Easter weekend was lovely, my family was together and we were normal again, I love our version of normal. We went to the cinema, the beach, and chilled out at home together, such a contrast from christmas. There have been times of real joy, of appreciating what I have, not what I don’t have. Times of looking at my little family and thinking that all the pain was worthwhile if that’s what I had to endure to get to this, my wonderful children and husband.
Recovery from depression is a journey, one in which little by little you learn to trust yourself again. I am on that road building up speed and sometimes, on good days, enjoying the view.
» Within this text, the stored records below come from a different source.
--- src/fifo_multi_server_dispatcher_defines.svh ---
// assertion macros for the multi-server fifo dispatcher
// expects clk and rst in scope where the macros are used
`ifndef FIFO_MULTI_SERVER_DISPATCHER_DEFINES_SVH
`define FIFO_MULTI_SERVER_DISPATCHER_DEFINES_SVH

// consequence checked in the same cycle as the antecedent
`define FMSD_ASSERT_SAME(label, ante, cons, msg) \
  label: assert property (@(posedge clk) disable iff (rst) (ante) |-> (cons)) \
    else $error(msg);

// consequence checked in the cycle after the antecedent
`define FMSD_ASSERT_NEXT(label, ante, cons, msg) \
  label: assert property (@(posedge clk) disable iff (rst) (ante) |=> (cons)) \
    else $error(msg);

`endif

--- src/fmsd_pkg.sv ---
// shared types and defaults for the multi-server fifo dispatcher
// no dependencies
`timescale 1ns / 1ps

package fmsd_pkg;

  localparam int DEF_QUEUE_DEPTH = 128;
  localparam int DEF_SERVERS     = 2;

  // input word as it arrives on the stream, lowest field last
  typedef struct packed {
    logic [2:0] pad;
    logic [3:0] service_length;
    logic       arrive;
  } cmd_word_t;

  // classified tick command handed from front to back
  typedef struct packed {
    logic       arrive;
    logic [3:0] svc;
  } cmd_t;

  // one job queue entry
  typedef struct packed {
    logic [15:0] id;
    logic [15:0] stamp;
    logic [3:0]  svc;
  } job_t;

  // one result word, lowest field last
  typedef struct packed {
    logic [6:0]  pad;
    logic        overflow;
    logic [6:0]  queue_length;
    logic [15:0] arrival_count;
    logic [31:0] accum_wait;
    logic [15:0] wait_ticks;
    logic [3:0]  remaining;
    logic [15:0] job_id;
    logic        busy_res;
    logic        started;
    logic [2:0]  server_index;
  } result_t;

endpackage

--- src/fmsd_front.sv ---
// front end: accepts tick words and keeps them in a two-entry command queue
// depends on fmsd_pkg
`timescale 1ns / 1ps

module fmsd_front (
  input  logic                clk,
  input  logic                rst,
  input  logic                s_axis_tvalid,
  output logic                s_axis_tready,
  input  fmsd_pkg::cmd_word_t s_axis_tdata,   // arrive, service_length, pad
  output logic                cmd_valid,
  output fmsd_pkg::cmd_t      cmd,
  input  logic                cmd_pop
);
  import fmsd_pkg::*;

  cmd_t       q [2];
  logic       wr_ptr;
  logic       rd_ptr;
  logic [1:0] count;
  logic       push;
  logic       pop;

  assign s_axis_tready = (count != 2'd2);
  assign cmd_valid     = (count != 2'd0);
  assign cmd           = q[rd_ptr];
  assign push          = s_axis_tvalid && s_axis_tready;
  assign pop           = cmd_pop && cmd_valid;

  always_ff @(posedge clk) begin
    if (push) begin
      q[wr_ptr] <= '{arrive: s_axis_tdata.arrive, svc: s_axis_tdata.service_length};
    end
  end

  always_ff @(posedge clk) begin
    if (rst) begin
      wr_ptr <= 1'b0;
      rd_ptr <= 1'b0;
      count  <= 2'd0;
    end else begin
      if (push) wr_ptr <= ~wr_ptr;
      if (pop) rd_ptr <= ~rd_ptr;
      count <= count + 2'(push) - 2'(pop);
    end
  end

endmodule

--- config.mk ---
export PLATFORM = sky130hd
export DESIGN_NAME = fmsd_front
export DESIGN_NICKNAME = d
export VERILOG_FILES = /design/src/fifo_multi_server_dispatcher_defines.svh /design/src/fmsd_pkg.sv /design/src/fmsd_front.sv
export SDC_FILE = /design/constraint.sdc
export NUM_CORES = 1
export LEC_CHECK = 0
export BUFFER_PORTS_ARGS = -buffer_cell sky130_fd_sc_hd__buf_2
export CAP_MARGIN = 20
export CORE_AREA = 2 2 39 41
export DETAILED_ROUTE_END_ITERATION = 16
export DIE_AREA = 0 0 41 43
export PLACE_DENSITY = 0.73
export SLEW_MARGIN = 20
export SYNTH_ARGS = -nofsm -noshare
export SYNTH_HDL_FRONTEND = slang
export SYNTH_SLANG_ARGS = --single-unit
--- constraint.sdc ---
create_clock -name clk -period 2.1 [get_ports clk]
set_input_delay 0.105 -clock clk [delete_from_list [all_inputs] [get_ports clk]]
set_output_delay 0.105 -clock clk [all_outputs]
set_load 0.02 [all_outputs]
# Word level (Yosys, flattened, before mapping)
# Memories as Yosys holds them, arrays and structs flattened. A register that Yosys moved wholly into a read port is not among the register bits.
# Index checks and enable logic that the tools add are counted.
[op_classes]
add_sub_neg = 2
multipliers = 0
n_div = 0
magnitude_cmp = 0
eq_ne = 1
shift = 0
mux = 4
n_bitwise = 2
reduce_logical = 3
[op_table]
columns = ["cell", "count"]
rows = [
  ["1-bit 2-to-1 mux", 4],
  ["2-bit by 1-bit adder with 2-bit output", 1],
  ["1-bit logical AND", 2],
  ["2-bit inequality test (second input constant)", 1],
  ["1-bit inverter", 2],
  ["2-bit nonzero test", 1],
  ["2-bit by 1-bit subtractor with 2-bit output", 1],
]
[word_totals]
regBits = 4
latch_bits = 0
ram_bits = 10
rom_bits = 0
in_bits = 12
elab_cells = 16
n_memories = 1
[mem_list]
columns = ["name", "words", "width", "read_ports", "rd_ports_with_merged_regs", "wr", "line", "rtl"]
rows = [
  ["q", 2, 5, 1, 1, 1, "fmsd_front.sv:17", "cmd_t q [2];"],
]

# Logic depth before layout (Yosys ltp)
[logic_depth]
word_depth = 4
ltp_mapped = 8
mapped_depth_nobuf = 8

# Least setup slack after synthesis
# No wires, ideal clock.
[synth_path]
path_type = "reg2reg"
startpoint = "register count[0]"
endpoint = "register count[1]"
setup_time_ns = 0.115
arrival_ns = 1.416
slack_ns = 0.569
stages_incl_launch_ff = 9
n_path_buf = 0
cell_sequence = "dfxtp_1 nand2b_2 nand2_2 ha_1 inv_1 ha_1 xor2_1 xnor2_1 nor2_1"
[synth_via]
elab_chain_cells = 4
word_cells_on_any_way = 6
[synth_lines]
columns = ["element", "line", "rtl"]
rows = [
  ["from (decl)", "fmsd_front.sv:20", "logic [1:0] count;"],
  ["from (signal assigned)", "fmsd_front.sv:44", "count <= count + 2'(push) - 2'(pop);"],
  ["2-bit inequality test", "fmsd_front.sv:24", "assign s_axis_tready = (count != 2'd2);"],
  ["named net s_axis_tready", "fmsd_front.sv:9", "output logic s_axis_tready,"],
  ["1-bit logical AND", "fmsd_front.sv:27", "assign push = s_axis_tvalid && s_axis_tready;"],
  ["2-bit by 1-bit adder with 2-bit output", "fmsd_front.sv:44", ""],
  ["2-bit by 1-bit subtractor with 2-bit output", "fmsd_front.sv:44", ""],
]
# The timed path passes the listed nets, and every way through them passes these cells.
# A chain may end at the register's enable or synchronous reset.

# Worst setup path in the final report
[layout_path]
startpoint = "register count[1]"
endpoint = "register count[1]"
[layout_via]
word_cells_on_any_way = 6
[layout_lines]
columns = ["element", "line", "rtl"]
rows = [
  ["2-bit nonzero test", "fmsd_front.sv:25", "assign cmd_valid = (count != 2'd0);"],
  ["1-bit logical AND", "fmsd_front.sv:28", "assign pop = cmd_pop && cmd_valid;"],
  ["named net pop", "fmsd_front.sv:22", "logic pop;"],
  ["2-bit by 1-bit subtractor with 2-bit output", "fmsd_front.sv:44", ""],
]
# The timed path passes the listed nets, and every way through them passes these cells.

==> flow_summary.ini <==
[status]
status = finished clean

[logic_synthesis]
yosys_register_bits = 15
syn-cell-area_um2 = 594
yosysWarnings = 0
ys_seq_area_frac = 0.674
syn_area_per_cell_um2 = 15.2
syn-num-nets = 53
synth_cell_types = 15
synth_cells = 39

[sta]
fin_crit_ns = 1.53
tightest_slew_ns = 0.426
fin_skew_ns = 0.00396
slew_headroom = 0.715
setup_tns_ns = 0
hold_violations = 0
setup_viol = 0
rsz0062_at_grt = no
maxSlewViolCount = 0
layout_setup_ws_ns = 0.566
clock.fmax_mhz = 652
hold_ws_ns = 0.0140
finalCritPeriodShare = 0.730

[power]
ir_worst_vdd_uv = 498
seqPwrFrac = 0.480
p_switching_mw = 0.280
power.density_nw_per_um2 = 1150
cellInternalPower_mw = 0.591
combPwrFrac = 0.336
switching_share = 0.322
p_clk_frac = 0.184
leakage_nw = 0.319
total_power_mw = 0.871

[place]
gp_congestion = 0.633
io_buffers = 15
dp_slack_ns = 0.574
place_inst = 70
dpl_cell_area_um2 = 689
dpl.hpwl_um = 626

[detailed_routing]
via_per_inst = 4.47
wl_per_cell_um = 11.5
num_vias = 349
firstDrtPassIters = 2
wirelength_um = 896
detail-route-antenna-nets = 0
post-route-drc-count = 0
drt_iter0_drc = 1

[clock_network]
clock_sinks = 15
cts_tree = built
cts_root_buf = clkbuf_4
cts_buffers = 3
cts_buffer_depth = 2
cts.hold.buffers_added = 0
path_clk_slew_ns = 0.09
cts_setup_buffers = 0
h-tree-depth = 1
cts_resized = 0
clk_latency_ns = 0.28

[floorplan]
core-area_um2 = 1380
io_pins = 19
die_y_um = 43
die_w_um = 41
row_count = 14
start_util = 0.429
die-area_um2 = 1760

[final_layout]
stdcell_count = 78
area_delta_synth_final_pct = 27.2
mostFrequentLayoutCells = buf_2 (15), edfxtp_1 (10), mux2_1 (5), nor2_1 (5), dfxtp_1 (5)
fin_area_um2 = 756
diodes = 0
n_fill_cell = 123
nNetsFinal = 77
seqCellArea_um2 = 400
drive_above_1_share = 0.355
mostFrequentLayoutCell = buf_2
utilization = 0.546
multi_input_area_um2 = 190

[global_route]
grt_pass1_vias = 325
grt_pass1_wl_um = 1310
grt-ovfl-total = 0
grt_use_total = 0.124
antenna_found_initial = 0
grt_max_degree = 9

[critical_path]
path_cells = o21a_2, ha_1, inv_1, ha_1, xor2_1, xnor2_1, nor2_1
reg2reg_depth = 7
slowest_delay_ns = 0.35
r2r_start = count[1]
end_kind = register
worst-endpoint-arrival_ns = 1.71
r2r_slack_ns = 0.57
cp_slowest_cell = dfxtp_1
path_max_fanout = 4
startpoint_type = register
worstSetupPathType = register to register
crit_required_ns = 2.28
rr_endpoint = count[1]
crit_top_cell = ha_1

[hold_path]
hp-class = primary input to register
hp-start = s_axis_tdata[2]
hold_path_depth = 1
hold_path_end = q[0][1]

[flow_run]
drv_cap = 0
-- worst max path at each step --
stage | cells after the start | endpoint | startpoint | slack (ns)
floorplan | 8 | count[1] | count[0] | 0.57
global placement | 7 | count[1] | count[1] | 0.59
detailed placement | 7 | count[1] | count[1] | 0.57
CTS | 7 | count[1] | count[1] | 0.56
global route | 8 | count[1] | count[0] | 0.43
finish | 7 | count[1] | count[1] | 0.57
-- critical path: cells and delay by family, from the launching register on --
| kind | cells | cell delay [ns] |
|---|---|---|
| compound gates | 1 | 0.24 |
| xor+xnor | 2 | 0.31 |
| fa+ha+maj | 2 | 0.42 |
| buf+inv | 1 | 0.06 |
| flops | 1 | 0.35 |
| simple gates | 1 | 0.05 |
-- cell type report --
class	instances	area share
Clock buffer	4	0.0348
Inverter	1	0.00497
Multi-Input combinational cell	23	0.252
Tap cell	16	0.0265
Sequential cell	15	0.530
Timing Repair Buffer	19	0.152
-- power by group through the flow --
stage	combinational (mW)	sequential [mW]	clock, mW
after global routing	0.330	0.427	0.186
after global placement	0.287	0.424	0
final	0.293	0.418	0.160
after CTS	0.291	0.419	0.166
after floorplan	0.221	0.415	0
after detailed placement	0.290	0.425	0
-- cells in the mapped netlist, drive strengths merged --
library cell | count | area share
nor2b | 2 | 0.021
and3 | 1 | 0.011
nand2 | 1 | 0.011
o21a | 1 | 0.015
dfxtp | 5 | 0.17
edfxtp | 10 | 0.51
mux2 | 6 | 0.12
xor2 | 1 | 0.015
ha | 2 | 0.042
xnor2 | 2 | 0.029
nand2b | 1 | 0.015
or2 | 1 | 0.011
nor2 | 5 | 0.032
inv | 1 | 0.0063
-- kinds of logic after synthesis --
group,share of synthesized area
multiplexers,0.120
AO/OA/AOI/OAI,0.0147
XOR/XNOR,0.0442
flip-flops,0.674
adder cells (fa/ha/maj),0.0421
AND/OR/NAND/NOR,0.0990
buffers and inverters,0.00631
-- flip-flops by register name, summed over array words and instances (netlist names), named ones only --
name,flops
q,10
count,2
rd_ptr,1
wr_ptr,1
-- metal layers --
layer | vias up | track usage | routed length, um
li1 | 184 | - | -
met1 | 157 | 0.147 | 410
met2 | 8 | 0.159 | 450
met3 | 0 | 0.0785 | 35
met4 | 0 | 0.0800 | 0
met5 | - | 0 | 0
No activity file was read; power rests on OpenSTA's default activity.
Beautiful post. I’m sorry you’ve had to suffer this but I’m glad for you that there are good days and crazy dancing! I’ve also been suffering with depression in varying degrees over the last year and I have found reading other peoples experiences a huge source of strength. Only wish that such illnesses did not exsist! x
I agree, sorry you have been struggling too, thanks for your comment.
Stop making me cry
I’m glad your starting to feel better hunnie. I had no idea you were suffering from PND. I have never experienced this so really can’t comment but I will say stay strong, keep smiling, dance like no one is watching with the kids! And remember your a beautiful mum inside and out and your kids and husband adore you xxx
Isn’t it lovely when the good days start to really kick in 🙂
It is lovely , thanks.
Really glad to hear that your recovery is going well.Sounds like you had a wonderful weekend. The photo of your family is lovely. Great post. Honest and beautifully spoken words.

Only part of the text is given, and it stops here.